A escravidão colonial e neocolonial não se conectou apenas com os centros hegemônicos que impulsionaram a exploração agrícola e mineral no país no contexto do capitalismo comercial; marcou (e marca) a formação econômico-social brasileira, inclusive, a partir do final do século XIX, a moderna economia urbana-industrial. Como assinala Florestan Fernandes, o fim da escravidão institucionalizada “deixou atrás de si várias formas de trabalho semilivre e de trabalho escravo disfarçado que continuam a existir até hoje, mesmo em economias de plantação tidas como ‘especificamente modernas’.”[1]
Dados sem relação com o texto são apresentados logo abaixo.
**src/rtl/bit_serial_adder_pkg.sv**
```systemverilog
// bit_serial_adder_pkg
//   Shared types and helpers for the bit-serial adder slice.
//   - state_e : controller states (IDLE, RUN, DONE)
//   - cnt_w   : width of the bit counter needed to count WIDTH bit steps
package bit_serial_adder_pkg;

  typedef enum logic [1:0] {
    IDLE = 2'd0,
    RUN  = 2'd1,
    DONE = 2'd2
  } state_e;

  // The counter only has to reach WIDTH-1, so clog2(WIDTH) bits suffice.
  function automatic int cnt_w(input int width);
    return $clog2(width);
  endfunction

endpackage

```
**src/rtl/bit_serial_adder_full_adder.sv**
```systemverilog
// full_adder
//   1-bit full adder cell that also owns the running carry flop of the
//   bit-serial datapath.
//   Ports:
//     clk_i          in  1  clock, carry flop updates on rising edge
//     reset_n_i      in  1  asynchronous active-low reset, clears the carry
//     a_i, b_i       in  1  current operand bit pair
//     load_i         in  1  load a fresh carry-in (start of an operation)
//     load_carry_i   in  1  carry-in value to load
//     step_i         in  1  advance one bit: carry flop takes the carry-out
//     sum_o          out 1  sum bit of a_i + b_i + stored carry
//     carry_o        out 1  carry-out of a_i + b_i + stored carry
module full_adder (
  input  logic clk_i,
  input  logic reset_n_i,
  input  logic a_i,
  input  logic b_i,
  input  logic load_i,
  input  logic load_carry_i,
  input  logic step_i,
  output logic sum_o,
  output logic carry_o
);

  logic carry_q;

  // Combinational full-adder function on the current bit pair and the
  // stored carry.
  always_comb begin
    sum_o   = a_i ^ b_i ^ carry_q;
    carry_o = (a_i & b_i) | (carry_q & (a_i ^ b_i));
  end

  // Carry flop: seeded with the carry-in when an operation is accepted,
  // then follows the cell's carry-out for every processed bit.
  always_ff @(posedge clk_i or negedge reset_n_i) begin
    if (!reset_n_i) begin
      carry_q <= 1'b0;
    end else if (load_i) begin
      carry_q <= load_carry_i;
    end else if (step_i) begin
      carry_q <= carry_o;
    end
  end

endmodule

```
**src/rtl/bit_serial_adder.sv**
```systemverilog
// bit_serial_adder
//   Bit-serial WIDTH-bit adder. Operands are accepted over a valid/ready
//   handshake, processed LSB first one bit per clock through a single
//   full_adder cell, and the result is returned over a second valid/ready
//   handshake. Trades WIDTH+2 cycles per operation for a 1-bit datapath.
//   Optional feature macro: BIT_SERIAL_ADDER_SUB_EN adds a sub_i port that
//   turns the operation into a - b (cout_o=1 means no borrow).
//   Ports:
//     clk_i        in  1      clock
//     reset_n_i    in  1      asynchronous active-low reset
//     in_valid_i   in  1      operands valid
//     in_ready_o   out 1      block can accept operands (IDLE only)
//     a_i, b_i     in  WIDTH  operands
//     cin_i        in  1      carry-in for add operations
//     sub_i        in  1      (BIT_SERIAL_ADDER_SUB_EN only) subtract select
//     out_valid_o  out 1      result valid (DONE)
//     out_ready_i  in  1      consumer accepts result
//     sum_o        out WIDTH  result sum, holds last value after handshake
//     cout_o       out 1      result carry-out
//     busy_o       out 1      high in RUN and DONE
module bit_serial_adder
  import bit_serial_adder_pkg::*;
#(
  parameter int WIDTH = 8
) (
  input  logic             clk_i,
  input  logic             reset_n_i,
  input  logic             in_valid_i,
  output logic             in_ready_o,
  input  logic [WIDTH-1:0] a_i,
  input  logic [WIDTH-1:0] b_i,
  input  logic             cin_i,
`ifdef BIT_SERIAL_ADDER_SUB_EN
  input  logic             sub_i,
`endif
  output logic             out_valid_o,
  input  logic             out_ready_i,
  output logic [WIDTH-1:0] sum_o,
  output logic             cout_o,
  output logic             busy_o
);

  localparam int CW = cnt_w(WIDTH);
  localparam logic [CW-1:0] LAST_BIT = CW'(WIDTH - 1);

  state_e           state_q;
  logic [WIDTH-1:0] a_sr;
  logic [WIDTH-1:0] b_sr;
  logic [WIDTH-1:0] sum_sr;
  logic [CW-1:0]    cnt_q;

  logic             accept;
  logic             step;
  logic             load_carry;
  logic [WIDTH-1:0] b_load;
  logic             fa_sum;
  logic             fa_carry;

  // Operand conditioning at accept time. Subtraction is a + ~b + 1, so the
  // inverted B operand and a forced carry of 1 replace b_i and cin_i.
  always_comb begin
    accept = (state_q == IDLE) && in_valid_i;
    step   = (state_q == RUN);
`ifdef BIT_SERIAL_ADDER_SUB_EN
    load_carry = sub_i ? 1'b1 : cin_i;
    b_load     = sub_i ? ~b_i : b_i;
`else
    load_carry = cin_i;
    b_load     = b_i;
`endif
  end

  full_adder u_full_adder (
    .clk_i        (clk_i),
    .reset_n_i    (reset_n_i),
    .a_i          (a_sr[0]),
    .b_i          (b_sr[0]),
    .load_i       (accept),
    .load_carry_i (load_carry),
    .step_i       (step),
    .sum_o        (fa_sum),
    .carry_o      (fa_carry)
  );

  // Controller and datapath registers. Outputs are registered so that
  // in_ready_o/out_valid_o/busy_o change only on clock edges, and sum_o /
  // cout_o are captured once on entry to DONE so partial sums never show.
  always_ff @(posedge clk_i or negedge reset_n_i) begin
    if (!reset_n_i) begin
      state_q     <= IDLE;
      in_ready_o  <= 1'b1;
      out_valid_o <= 1'b0;
      busy_o      <= 1'b0;
      sum_o       <= '0;
      cout_o      <= 1'b0;
      cnt_q       <= '0;
      a_sr        <= '0;
      b_sr        <= '0;
      sum_sr      <= '0;
    end else begin
      case (state_q)
        IDLE: begin
          if (in_valid_i) begin
            a_sr       <= a_i;
            b_sr       <= b_load;
            cnt_q      <= '0;
            state_q    <= RUN;
            in_ready_o <= 1'b0;
            busy_o     <= 1'b1;
          end
        end

        RUN: begin
          sum_sr <= {fa_sum, sum_sr[WIDTH-1:1]};
          a_sr   <= a_sr >> 1;
          b_sr   <= b_sr >> 1;
          cnt_q  <= cnt_q + CW'(1);
          // The bit processed on this edge is the MSB, so the complete
          // result is the shifted sum plus this edge's carry-out.
          if (cnt_q == LAST_BIT) begin
            state_q     <= DONE;
            out_valid_o <= 1'b1;
            sum_o       <= {fa_sum, sum_sr[WIDTH-1:1]};
            cout_o      <= fa_carry;
          end
        end

        DONE: begin
          if (out_ready_i) begin
            state_q     <= IDLE;
            out_valid_o <= 1'b0;
            in_ready_o  <= 1'b1;
            busy_o      <= 1'b0;
          end
        end

        default: begin
          state_q     <= IDLE;
          out_valid_o <= 1'b0;
          in_ready_o  <= 1'b1;
          busy_o      <= 1'b0;
        end
      endcase
    end
  end

endmodule
```
`config.mk`:
```
export PLATFORM = sky130hd
export DESIGN_NAME = fetch_unit
export DESIGN_NICKNAME = d
export VERILOG_FILES = /design/src/rtl/fetch_unit_pkg.sv /design/src/rtl/fetch_unit_vdffe.sv /design/src/rtl/fetch_unit.sv
export SDC_FILE = /design/constraint.sdc
export NUM_CORES = 1
export LEC_CHECK = 0
export CORE_UTILIZATION = 25
export CTS_CLUSTER_DIAMETER = 40
export DETAILED_ROUTE_END_ITERATION = 10
export PLACE_DENSITY_LB_ADDON = 0.2
export REMOVE_ABC_BUFFERS = 1
export SYNTH_ARGS = -nofsm -noshare
export SYNTH_HDL_FRONTEND = slang
export SYNTH_SLANG_ARGS = --single-unit
export TNS_END_PERCENT = 20
```
`constraint.sdc`:
```
create_clock -name clk -period 4 [get_ports clk]
set_clock_uncertainty 0.15 [all_clocks]
set_input_delay 1.2 -clock clk [delete_from_list [all_inputs] [get_ports clk]]
set_output_delay 1.2 -clock clk [all_outputs]
set_load 0.02 [all_outputs]
```
`src/rtl/fetch_unit_pkg.sv`:
```
// Shared CPU definitions: fetch state encoding, RAM command codes and reset PC.
package fetch_unit_pkg;

  typedef enum logic [2:0] {
    IF1,
    IF2,
    UPDATE,
    WAIT,
    HALT
  } fetch_state_t;

  localparam logic [1:0] MNONE  = 2'b00;
  localparam logic [1:0] MREAD  = 2'b01;
  localparam logic [1:0] MWRITE = 2'b10;

  localparam logic [8:0] RESET_PC = 9'd0;

  // 9-bit increment wraps naturally, so 511 rolls over to 0.
  function automatic logic [8:0] pc_next(input logic [8:0] pc);
    return pc + 9'd1;
  endfunction

endpackage

```
`src/rtl/fetch_unit_vdffe.sv`:
```
// Load-enable register with asynchronous active-high reset to a parameterised value.
module vDFFE #(
  parameter int             N       = 1,
  parameter logic [N-1:0]   RST_VAL = '0
) (
  input  logic         clk,
  input  logic         reset,
  input  logic         en,
  input  logic [N-1:0] d,
  output logic [N-1:0] q
);

  always_ff @(posedge clk or posedge reset) begin
    if (reset)
      q <= RST_VAL;
    else if (en)
      q <= d;
  end

endmodule

```
`src/rtl/fetch_unit.sv`:
```
// Instruction fetch controller: reads one word per instruction from RAM into the IR
// and holds it until decode accepts it, then advances, redirects or halts.
module fetch_unit
  import fetch_unit_pkg::*;
(
  input  logic        clk,
  input  logic        reset,
  input  logic [15:0] mem_rdata,
  output logic [8:0]  mem_addr,
  output logic [1:0]  mem_cmd,
  output logic [15:0] ir_out,
  output logic        ir_valid,
  input  logic        ir_ready,
  input  logic        redirect,
  input  logic [8:0]  redirect_pc,
  input  logic        halt_in,
  output logic [8:0]  pc_out,
  output logic        halted
);

  fetch_state_t state;
  logic         accept;
  logic         pc_en;
  logic [8:0]   pc_d;
  logic         ir_en;

  assign accept = (state == WAIT) && ir_ready;

  // Halt wins over redirect; redirect/halt_in only matter on the accept cycle.
  assign pc_en = (state == UPDATE) || (accept && !halt_in && redirect);
  assign pc_d  = (state == UPDATE) ? pc_next(pc_out) : redirect_pc;
  assign ir_en = (state == IF2);

  vDFFE #(.N(9), .RST_VAL(RESET_PC)) pc_reg (
    .clk   (clk),
    .reset (reset),
    .en    (pc_en),
    .d     (pc_d),
    .q     (pc_out)
  );

  vDFFE #(.N(16), .RST_VAL(16'h0000)) ir_reg (
    .clk   (clk),
    .reset (reset),
    .en    (ir_en),
    .d     (mem_rdata),
    .q     (ir_out)
  );

  always_ff @(posedge clk or posedge reset) begin
    if (reset) begin
      state <= IF1;
    end else begin
      case (state)
        IF1:     state <= IF2;
        IF2:     state <= UPDATE;
        UPDATE:  state <= WAIT;
        WAIT:    if (ir_ready) state <= halt_in ? HALT : IF1;
        HALT:    state <= HALT;
        default: state <= IF1;
      endcase
    end
  end

  // Reset gates the read command directly so RAM sees MNONE without waiting for an edge.
  assign mem_addr = pc_out;
  assign mem_cmd  = (!reset && (state == IF1 || state == IF2)) ? MREAD : MNONE;
  assign ir_valid = (state == WAIT);
  assign halted   = (state == HALT);

endmodule

```
-- After elaboration in Yosys (flattened, before gate mapping)
Cells that the tools add are included.
- flip-flop bits (word level): 28
- bits of input ports: 30
- output and inout bits: 38
- word-level logic and storage cells: 23
- add/sub/neg operators: 1
- equal/unequal tests: 5
- multiplexer cells: 5
- reduce and logical (&&, ||, !) cells: 9
- operators by type and width (kind ; count):
    $pmux 3 s5 ; 1
    $add 9x1->9 const B ; 1
    $mux 9 ; 1
    $eq 3x2->1 const B ; 2
    $mux 3 ; 2
    $logic_and 1x1->1 ; 4
    $eq 3x1->1 const B ; 1
    $eq 3x3->1 const B ; 1
    $logic_not 3->1 ; 1
    $logic_not 1->1 ; 2
    $logic_or 1x1->1 ; 2
    $ne 2x1->1 const B ; 1
    $mux 1 ; 1

-- Longest topological paths before layout
- depth in word-level cells: 5
- depth in mapped cells: 6
- depth with buffers taken out: 5

-- Cells and area by module
From an unflattened synthesis, not the netlist that was laid out.
- cells, all modules: 128
- area total of the unflattened synthesis: 1520.2 sq um
- modules (own cells, without submodules) (module ; instances ; cells each ; area each (sq um) ; seq. area each (sq um)):
    vDFFE (ir_reg) ; 1 ; 35 ; 653.1 ; 400.4
    fetch_unit ; 1 ; 73 ; 491.7 ; 75.1
    vDFFE (pc_reg) ; 1 ; 20 ; 375.4 ; 225.2

-- Least setup slack after synthesis
Ideal clock, no wire load.
- path kind: input-to-output
- start: in reset
- end: out mem_cmd[0]
- arrival time: 1655 ps
- required time: 2650 ps
- slack: 995 ps
- cell stages on the path: 1
- buffers on the path: 0
- cell sequence: nor3_1
- word-level cells in the longest chain between the ends: 3
- ends and longest elaborated chain (item ; line ; text):
    start: declaration ; fetch_unit.sv:7 ; input logic reset,
    $logic_not 1->1 ; fetch_unit.sv:67 ; assign mem_cmd = (!reset && (state == IF1 || state == IF2)) ? MREAD : MNONE;
    $logic_and 1x1->1 ; fetch_unit.sv:67 ;
    $mux 1 ; fetch_unit.sv:67 ;
    end: declaration ; fetch_unit.sv:10 ; output logic [1:0] mem_cmd,
No other way between the ends.

-- Worst setup path in the final report
Ends and elaborated chain as after synthesis.
--- config.mk ---
export PLATFORM = sky130hd
export DESIGN_NAME = rx_message_buffer
export DESIGN_NICKNAME = d
export VERILOG_FILES = /design/src/rtl/rx_buf_pkg.sv /design/src/rtl/rx_buf_ram.sv /design/src/rtl/rx_message_buffer.sv
export SDC_FILE = /design/constraint.sdc
export NUM_CORES = 1
export LEC_CHECK = 0
export CORE_ASPECT_RATIO = 0.75
export CORE_MARGIN = 5
export CORE_UTILIZATION = 35
export DETAILED_ROUTE_END_ITERATION = 10
export PLACE_DENSITY_LB_ADDON = 0.15
export SKIP_CTS_REPAIR_TIMING = 1
export SYNTH_ARGS = -nofsm -noshare
export SYNTH_HDL_FRONTEND = slang
export SYNTH_SLANG_ARGS = --single-unit
--- constraint.sdc ---
create_clock -name CLK -period 5.9 [get_ports CLK]
set_input_delay 1.18 -clock CLK [delete_from_list [all_inputs] [get_ports CLK]]
set_output_delay 1.18 -clock CLK [all_outputs]
set_load 0.02 [all_outputs]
A reivindicação da história das lutas contra a escravidão e do sentido do uso do trabalho escravo para a consolidação do capitalismo no Brasil são imprescindíveis para as lutas do presente. Abolicionistas engajados, como Rui Barbosa, como nos lembra Antônio Callado [2], acreditaram que a abolição requeria o apagamento de todos os registros históricos que falam sobre a escravidão, por serem vergonhosos. Muitos compartilham esse ponto de vista.
Ao contrário, as lutas dos movimentos negros (Quilombo dos Palmares, Malês, Balaiada, Revolta da Chibata, entre tantas outras lutas), as culturas e o esforço de historiadores e intelectuais negros possibilitaram a preservação de muitos desses registros e dessas memórias. A consciência negra nos ajuda a compreender e a transformar a áspera realidade de um padrão de acumulação que se vale da classificação e hierarquização racial – e de consequentes hierarquizações simbólico-culturais. O racismo não é uma herança que ainda oprime, como ecos do passado, a vida no presente: é parte do “moderno” capitalismo. As mudanças na legislação trabalhista estão aí para nos lembrar desse fato.
A presença de um grande número de jovens negros nas universidades por meio de cotas – que sofrem para permanecer estudando com dignidade, em virtude da dramática insuficiência das políticas governamentais de assistência estudantil – é uma extraordinária oportunidade histórica para desenvolver a ciência, a cultura, a história, as formas de organização, as vozes d’África, todas indispensáveis para fortalecer as lutas que a realidade brasileira exige. Que a celebração de hoje seja capaz de engendrar ações para conferir centralidade às lutas contra o racismo e o modo de produção material e simbólica da vida que se assenta sobre a negação da humanidade dos expropriados e explorados.
Rio, 20 de novembro de 17
[1] F. Fernandes, A economia escravista no Brasil, Circuito fechado, SP: Hucitec, 1976.
[2] A. Callado, Censura e outros problemas dos escritores latino-americanos, RJ: José Olympio Ed., 2006.